A distributed platform for intelligent urban traffic management, built with Python and ZeroMQ. The system simulates a city grid with smart sensors, real-time analytics, automated semaphore control, and a monitoring interface -- all running across three networked machines communicating via asynchronous messaging patterns.

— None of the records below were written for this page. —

--- src/rtl/calc_mul_seq.sv ---
// calc_mul_seq -- unsigned shift-add multiplier, one multiplier bit per
// clock, LSB first.
//   clk, rst_n     : clock, asynchronous active-low reset
//   clear          : abort, discards any partial product
//   start          : load operands, product cleared, counter cleared
//   multiplicand   : ACC_W-bit operand
//   multiplier     : KEY_W-bit operand
//   done           : high during the cycle whose edge completes the product
//   product        : running product including the current step; valid as
//                    the final product while done is high
module calc_mul_seq
  import calc_pkg::*;
#(
  parameter int ACC_W = ACC_W_DEF,
  parameter int KEY_W = KEY_W_DEF
) (
  input  logic                   clk,
  input  logic                   rst_n,
  input  logic                   clear,
  input  logic                   start,
  input  logic [ACC_W-1:0]       multiplicand,
  input  logic [KEY_W-1:0]       multiplier,
  output logic                   done,
  output logic [ACC_W+KEY_W-1:0] product
);

  localparam int PROD_W = ACC_W + KEY_W;
  localparam int CNT_W  = (KEY_W > 1) ? $clog2(KEY_W) : 1;

  logic              busy_q,   busy_d;
  logic [CNT_W-1:0]  cnt_q,    cnt_d;
  logic [ACC_W-1:0]  mcand_q,  mcand_d;
  logic [KEY_W-1:0]  mplier_q, mplier_d;
  logic [PROD_W-1:0] prod_q,   prod_d;

  logic [PROD_W-1:0] addend;
  logic [PROD_W-1:0] prod_sum;
  logic              last_step;

  always_comb begin
    addend    = '0;
    if (mplier_q[cnt_q]) begin
      addend = {{KEY_W{1'b0}}, mcand_q} << cnt_q;
    end
    prod_sum  = prod_q + addend;
    last_step = (cnt_q == CNT_W'(KEY_W - 1));
  end

  // The final step's sum is handed out combinationally so the owner can
  // commit it on the same edge that retires the last multiplier bit.
  assign done    = busy_q && last_step;
  assign product = prod_sum;

  always_comb begin
    busy_d   = busy_q;
    cnt_d    = cnt_q;
    mcand_d  = mcand_q;
    mplier_d = mplier_q;
    prod_d   = prod_q;
    if (clear) begin
      busy_d = 1'b0;
      cnt_d  = '0;
      prod_d = '0;
    end else if (start) begin
      busy_d   = 1'b1;
      cnt_d    = '0;
      mcand_d  = multiplicand;
      mplier_d = multiplier;
      prod_d   = '0;
    end else if (busy_q) begin
      prod_d = prod_sum;
      cnt_d  = cnt_q + 1'b1;
      if (last_step) begin
        busy_d = 1'b0;
      end
    end
  end

  always_ff @(posedge clk or negedge rst_n) begin
    if (!rst_n) begin
      busy_q   <= 1'b0;
      cnt_q    <= '0;
      mcand_q  <= '0;
      mplier_q <= '0;
      prod_q   <= '0;
    end else begin
      busy_q   <= busy_d;
      cnt_q    <= cnt_d;
      mcand_q  <= mcand_d;
      mplier_q <= mplier_d;
      prod_q   <= prod_d;
    end
  end

endmodule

The system simulates a city represented as a 4x4 grid (rows A-D, columns 1-4) with 16 intersections. Each intersection can have traffic sensors and a semaphore. Three types of sensors generate real-time events:
| Sensor | Event Type | What It Measures |
|---|---|---|
| Camera (CAM) | Queue Length (Lq) | Vehicles waiting + average speed |
| Inductive Loop (ESP) | Vehicle Count (Cv) | Vehicles passing over the loop in a time interval |
| GPS | Traffic Density (Dt) | Average speed + derived congestion level (ALTA/NORMAL/BAJA) |
Sensor data flows through a ZeroMQ broker to an analytics engine that evaluates traffic rules, makes decisions (extend green, trigger green wave, etc.), controls semaphores, and persists all data to both a primary and replica database. A monitoring service provides an interactive CLI for queries and direct commands (e.g., prioritizing an ambulance route).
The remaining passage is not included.